For decades I have listened to my holiday CDs at the office during December. For many years I played them using my computer but these days I have a little teeny radio/CD player.  I tend to the more traditional music; Mommy Kissing Santa Clause and Grandma Got Run Over by a Reindeer aren’t in my collection.

This past week I began to bring in my CDs and (as always) I said to all the folks who sit around me that if the music bothered them to let me know. In fact, just this morning, two of the folks who sit on either side of me chimed in on what to play next.  So it was shocking to me when my boss emailed me in the early afternoon that someone had come to her and complained about the music.

I’m broken hearted. Not because I have to use headphones or ear buds to listen to my music.  I’m broken hearted because someone who sits nears me, someone who has worked besides me for YEARS (we haven’t changed seating arrangements in about 4 years) thought it was better to complain to our boss than to stop by my cube and say “Hey, I’m having a bunch of calls today, can you turn your Christmas stuff down?” or “I’m having a really stressful day and your music is distracting – do you have ear buds?”  It’s completely disheartening to think that anybody who knows me even remotely would be able to imagine me getting pissed off about something like that.

I feel like a balloon that’s been stuck with a sharp pin – deflated and completely spiritless. I know it’s just one person, but I’m having trouble shaking my doldrums.  Nonny is coming next week and I have a serious list but right now I don’t feel like doing anything but sitting here feeling sorry for myself. I’m not even in the mood to go downstairs and make hot chocolate.

How would you cheer up an unwilling Scrooge?

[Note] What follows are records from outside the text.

[src/rtl/pla_pkg.sv]
package pla_pkg;
  localparam int unsigned DEF_INPUTS    = 10;
  localparam int unsigned DEF_OUTPUTS   = 8;
  localparam int unsigned DEF_SUM_TERMS = 7;

  // Column position of the literal for input i, plain or inverted.
  function automatic int unsigned lit_col(input int unsigned i, input bit inverted);
    return 2 * i + (inverted ? 1 : 0);
  endfunction
endpackage

[src/rtl/pla_fuse_shift.sv]
module pla_fuse_shift #(
  parameter int unsigned FUSES = 1280
) (
  input  logic             clk,
  input  logic             rst_n,
  input  logic             cfg_load,
  input  logic             cfg_valid,
  input  logic             cfg_data,
  output logic [FUSES-1:0] fuse_map,
  output logic             array_active
);
  logic seen_load_q;

  always_ff @(posedge clk or negedge rst_n) begin
    if (!rst_n) begin
      fuse_map <= '0;
    end else if (cfg_load && cfg_valid) begin
      fuse_map <= {fuse_map[FUSES-2:0], cfg_data};
    end
  end

  always_ff @(posedge clk or negedge rst_n) begin
    if (!rst_n) seen_load_q <= 1'b0;
    else if (cfg_load) seen_load_q <= 1'b1;
  end

  assign array_active = seen_load_q & ~cfg_load;


  shift_take_chk: assert property (@(posedge clk) disable iff (!rst_n)
    (cfg_load && cfg_valid) |=> (fuse_map[0] == $past(cfg_data)))
    else $error("shift did not take the offered bit");


  map_hold_chk: assert property (@(posedge clk) disable iff (!rst_n)
    !(cfg_load && cfg_valid) |=> $stable(fuse_map))
    else $error("map changed without an accepted bit");


  load_quiet_chk: assert property (@(posedge clk) disable iff (!rst_n)
    cfg_load |-> !array_active)
    else $error("array active during load");
endmodule

[src/rtl/pla_product_term.sv]
module pla_product_term #(
  parameter int unsigned COLS = 20
) (
  input  logic [COLS-1:0] fuses,
  input  logic [COLS-1:0] literals,
  output logic            term
);
  // An intact fuse (1) requires its literal; a blown fuse (0) masks it.
  assign term = &(literals | ~fuses);

  always_comb begin

    if (&fuses) begin
      all_intact_chk: assert (term == 1'b0) else $error("all-intact row not zero");
    end

    if (fuses == '0) begin
      all_blown_chk: assert (term == 1'b1) else $error("all-blown row not one");
    end
  end
endmodule

[src/rtl/pla_output_cell.sv]
module pla_output_cell #(
  parameter int unsigned TERMS = 8
) (
  input  logic [TERMS-1:0] terms,
  input  logic             active,
  output logic             dout,
  output logic             oe
);
  localparam int unsigned SUMS = TERMS - 1;

  logic sum;
  assign sum  = |terms[SUMS-1:0];
  assign oe   = active & terms[TERMS-1];
  assign dout = oe & sum;

  always_comb begin

    if (active == 1'b0) begin
      idle_cell_chk: assert (oe == 1'b0 && dout == 1'b0) else $error("idle cell drives");
    end

    if (oe == 1'b0) begin
      off_zero_chk: assert (dout == 1'b0) else $error("disabled output not zero");
    end
  end
endmodule

[src/rtl/pla_fuse_array.sv]
module pla_fuse_array #(
  parameter int unsigned N_IN      = pla_pkg::DEF_INPUTS,
  parameter int unsigned N_OUT     = pla_pkg::DEF_OUTPUTS,
  parameter int unsigned SUM_TERMS = pla_pkg::DEF_SUM_TERMS
) (
  input  logic             clk,
  input  logic             rst_n,
  input  logic             cfg_load,
  input  logic             cfg_valid,
  output logic             cfg_ready,
  input  logic             cfg_data,
  input  logic [N_IN-1:0]  pin_in,
  output logic [N_OUT-1:0] pin_out,
  output logic [N_OUT-1:0] pin_oe
);
  localparam int unsigned TERMS = SUM_TERMS + 1;
  localparam int unsigned COLS  = 2 * N_IN;
  localparam int unsigned ROWS  = N_OUT * TERMS;
  localparam int unsigned FUSES = ROWS * COLS;

  logic [FUSES-1:0] fuse_map;
  logic             array_active;
  logic [COLS-1:0]  literals;
  logic [ROWS-1:0]  row_terms;

  assign cfg_ready = cfg_load;

  pla_fuse_shift #(.FUSES(FUSES)) u_shift (
    .clk          (clk),
    .rst_n        (rst_n),
    .cfg_load     (cfg_load),
    .cfg_valid    (cfg_valid),
    .cfg_data     (cfg_data),
    .fuse_map     (fuse_map),
    .array_active (array_active)
  );

  for (genvar i = 0; i < N_IN; i++) begin : g_lit
    assign literals[pla_pkg::lit_col(i, 1'b0)] = pin_in[i];
    assign literals[pla_pkg::lit_col(i, 1'b1)] = ~pin_in[i];
  end

  for (genvar r = 0; r < ROWS; r++) begin : g_row
    pla_product_term #(.COLS(COLS)) u_term (
      .fuses    (fuse_map[r*COLS +: COLS]),
      .literals (literals),
      .term     (row_terms[r])
    );
  end

  for (genvar o = 0; o < N_OUT; o++) begin : g_out
    pla_output_cell #(.TERMS(TERMS)) u_cell (
      .terms  (row_terms[o*TERMS +: TERMS]),
      .active (array_active),
      .dout   (pin_out[o]),
      .oe     (pin_oe[o])
    );
  end


  load_dark_chk: assert property (@(posedge clk) disable iff (!rst_n)
    cfg_load |-> (pin_oe == '0 && pin_out == '0))
    else $error("outputs live during load");


  ready_mirror_chk: assert property (@(posedge clk) disable iff (!rst_n)
    cfg_ready == cfg_load)
    else $error("ready does not follow load");


  out_needs_oe_chk: assert property (@(posedge clk) disable iff (!rst_n)
    (pin_out & ~pin_oe) == '0)
    else $error("data on a disabled output");
endmodule

[config.mk]
export PLATFORM = sky130hd
export DESIGN_NAME = pla_fuse_array
export DESIGN_NICKNAME = d
export VERILOG_FILES = /design/src/rtl/pla_pkg.sv /design/src/rtl/pla_fuse_shift.sv /design/src/rtl/pla_product_term.sv /design/src/rtl/pla_output_cell.sv /design/src/rtl/pla_fuse_array.sv
export SDC_FILE = /design/constraint.sdc
export NUM_CORES = 2
export LEC_CHECK = 0
export BUFFER_PORTS_ARGS = -buffer_cell sky130_fd_sc_hd__buf_2
export CORE_MARGIN = 1
export CORE_UTILIZATION = 65
export DETAILED_ROUTE_END_ITERATION = 10
export GPL_ROUTABILITY_DRIVEN = 0
export PLACE_DENSITY = 0.81
export SLEW_MARGIN = 5
export SYNTH_ARGS = -nofsm -noshare
export SYNTH_HDL_FRONTEND = slang
export SYNTH_SLANG_ARGS = --single-unit
[constraint.sdc]
create_clock -name clk -period 4.7 [get_ports clk]
set_input_delay 0.47 -clock clk [delete_from_list [all_inputs] [get_ports clk]]
set_output_delay 0.47 -clock clk [all_outputs]
set_load 0.02 [all_outputs]
==> out/metrics.yaml <==
status:
  status: "finished clean"
clock_tree:
  cts-buffers-inserted: 135
  clock_latency_ns: 0.73
  clk_pin_slew_ns: 0.06
  cts_tree: "yes"
  post_cts_buffers: 0
  cts-root-buf: "clkbuf_16"
  cts_resized: 0
  clk_path_buf_depth: 3
  clkSinkCount: 1281
  h-tree-depth: 4
  hold_buffers: 3
sta:
  maxSlewHeadroom_pct: 31.77
  slew_violations: 0
  timing.hold.ws_ns: 0.3501
  min_period_ns: 3.701
  hold_viol: 0
  finalSetupTns_ns: 0
  setup_viol: 0
  max_freq_ghz: 0.2702
  min_period_over_period_pct: 78.75
  worst_slew_pin_slew_ns: 1.019
  rsz0062_at_grt: "false"
  setup_ws_ns: 0.9987
  finClkSkew_ns: 0.02310
worst_setup_path:
  rr_startpoint: "u_shift.fuse_map[799]"
  start_kind: "input port"
  r2r_slack_ns: 3.81
  r2r-end: "u_shift.fuse_map[799]"
  ff2ff_path_depth: 1
  cp_max_fo: 9
  cp.required_ns: 4.23
  cp-end-kind: "output pin"
  crit_arrival_ns: 3.23
  worstSetupPathType: "input port to output pin"
floorplanning:
  dieHeight_um: 296.3
  num_rows: 107
  core_area_um2: 85410
  dieArea_um2: 87780
  die_x_um: 296.3
  boundaryPins: 32
  initial_utilization_pct: 65.91
grt:
  gr-total-overflow: 0
  grt_pass1_wl_um: 171700
  grtUsageTotal_pct: 24.85
  grt_pass1_vias: 31330
  antenna_found_initial: 0
  grt_max_degree: 154
final_layout:
  stdcell_area_um2: 61950
  final_nets: 3854
  seqCellArea_um2: 32060
  fillers: 5637
  area_delta_synth_final_pct: 10.05
  multiInputGateArea_um2: 22750
  drive_above_1_share_pct: 40.26
synth:
  synth_ff_type: "dfrtp_1"
  syn_nets: 3849
  syn_area_per_cell_um2: 14.68
  synth_top_area_share_pct: 56.94
  ys_async_sr_fraction_pct: 100.0
  synth_area_leaders: "dfrtp_1 (57%), mux2_2 (26%), mux2i_1 (11%)"
  ys_warn_count: 0
  synth_seq_cells: 1281
  synth_edf_count: 0
  synth_cell_types: 21
  synth_top_area_cell: "dfrtp_1"
  yosysMostFrequentCell: "dfrtp_1"
  syn_inst: 3834
  yosys-top-cells-count: "dfrtp_1 (1,281), mux2_2 (1,280), mux2i_1 (640)"
  syn_area_um2: 56290
  seq_area_frac_synth_pct: 56.94
place:
  dpl_cell_area_um2: 57350
  dp_slack_ns: 1.254
  io_buffers: 31
  dp_hpwl_um: 61440
flow_run:
  max_cap_viol_count: 0
detailed_routing:
  drtPass1Iterations: 4
  drt-total-wl_um: 104500
  ant_nets: 0
  drt_iter0_drc: 1872
  vias_per_cell: 5.868
  via_count: 29860
  drc: 0
  wl_per_cell_um: 20.54
power:
  p_leak_nw: 33.94
  peakVddDrop_v: 0.0003679
  power_density_nw_per_um2: 371.1
min_path:
  worst_hold_path_type: "input port to async pin"
critical path, cell delays in order:
cell and delay (ns):
dlygate4sd3_1 0.54, buf_2 0.16, nor2b_2 0.79, nand4_1 0.17, nor3_1 0.50, o41a_1 0.38, buf_2 0.21
through the flow:
| step | cells | total power, mW | utilization (%) |
|---|---|---|---|
| final | 5089 | 22.99 | 72.53 |
| after global routing | 5088 | 23.76 | 72.53 |
| after CTS | 5088 | 23.24 | 72.53 |
| after detailed placement | 4843 | 12.49 | 67.15 |
| after global placement | 4843 | 12.48 | 67.15 |
| after floorplan | 3834 | 12.04 | - |
cell families (layout without fill, tap and decap cells):
| family | count (synthesis) | after routing | synth area share, % |
|---|---|---|---|
| AOI/OAI and AO/OA | 32 | 32 | 0.4268 |
| buffers and inverters | 230 | 340 | 2.654 |
| DFF | 1281 | 1281 | 56.94 |
| muxes | 1920 | 1920 | 36.99 |
| other | 0 | 1 | 0 |
| and+or+nand+nor | 371 | 371 | 2.990 |
per-layer routing:
metal  GRT usage (%)  share of wire (%)  vias to the layer above  routed length (um)
li1                -                  -                    13820                   -
met1           34.67                 46                    15590               47870
met2           40.59                 49                      295               51580
met3           3.537                2.4                      161                2491
met4           7.782                2.5                        0                2588
met5               0                  0                        -                   0
flip-flops by register name, summed over array words and instances, names as in the netlist:
signal and cells:
u_shift.fuse_map 1280, u_shift.seen_load_q 1
how the worst max path moves through the flow:
stage,slack [ns],from,end
global route,0.94,cfg_load,pin_out[4]
global placement,1.26,pin_in[3],pin_out[4]
CTS,0.96,cfg_load,pin_out[4]
floorplan,2.30,pin_in[4],pin_out[0]
finish,1.0,cfg_load,pin_out[4]
detailed placement,1.25,pin_in[5],pin_out[4]
area by class of cell:
class	count	share of cell area, %
flip-flops and latches	1281	51.74
multi-input cells	2323	36.73
clock buffers	201	6.423
well taps	1144	2.311
repair buffers	98	1.846
clock inverters	41	0.9432
diodes	1	0.004039
layout by cell type (no fill, tap or decap), types with 8 or more instances in the layout:
cell type,instances
dfrtp_1,1281
mux2_2,1280
mux2i_1,640
nand2_1,272
clkbuf_16,137
or4_1,48
clkbuf_1,33
buf_12,33
buf_4,32
clkbuf_8,31
o22ai_1,24
buf_2,20
clkinv_2,17
nand4_1,16
buf_6,10
clkinv_8,9
bufinv_16,9
nand3_1,8
nor4_1,8
and3_1,8
o41a_1,8
where the power goes:
group / internal, mW / total (mW) / switching (mW)
clock network: 6.39 / 10.7 / 4.32
registers: 11.1 / 11.1 / 0.0522
logic: 0.415 / 1.13 / 0.715
total: 17.9 / 23.0 / 5.09
Note: power is estimated with default switching activity, not from simulation.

Another One Bites the Dust

The news is in. DNA scientists have tested the Yeti “relics” – samples that believers have kept over the centuries.  All turned out to be some  type of bear DNA (and one dog).  So I’m thinking that Yetis are busted.

What’s your favorite mythical creature?

 

 

Cyber Irony

I think we’ve pretty much determined that most of us aren’t big shoppers, so I’m assuming that if we didn’t give Black Friday much due then we would have the same attitude about Cyber Monday. At least there were fewer commercials.

Imagine my surprise to come home from work on Cyber Monday to find my mailbox FILLED with glossy catalogs. Every couple of years I fill out the No Junk Mail registry but clearly this is a task that needs doing a little more often.  Of all these catalogs, I have only purchased from two of them and one of those was over two years ago.  I haven’t even HEARD of a couple of these companies.  It was particularly disturbing to get TWO catalogs from one company on the same day.

The irony of getting a box full of catalogs on the day we should all be shopping online isn’t lost on me and it’s a little frightening to think of all these catalogs filling up our landfills at this time of year.

The chances that I might glance through some of these before they hit the recycling? Maybe 50%.  Chances that I will order anything because I got these catalogs?  Zero.

What irony is striking you this week?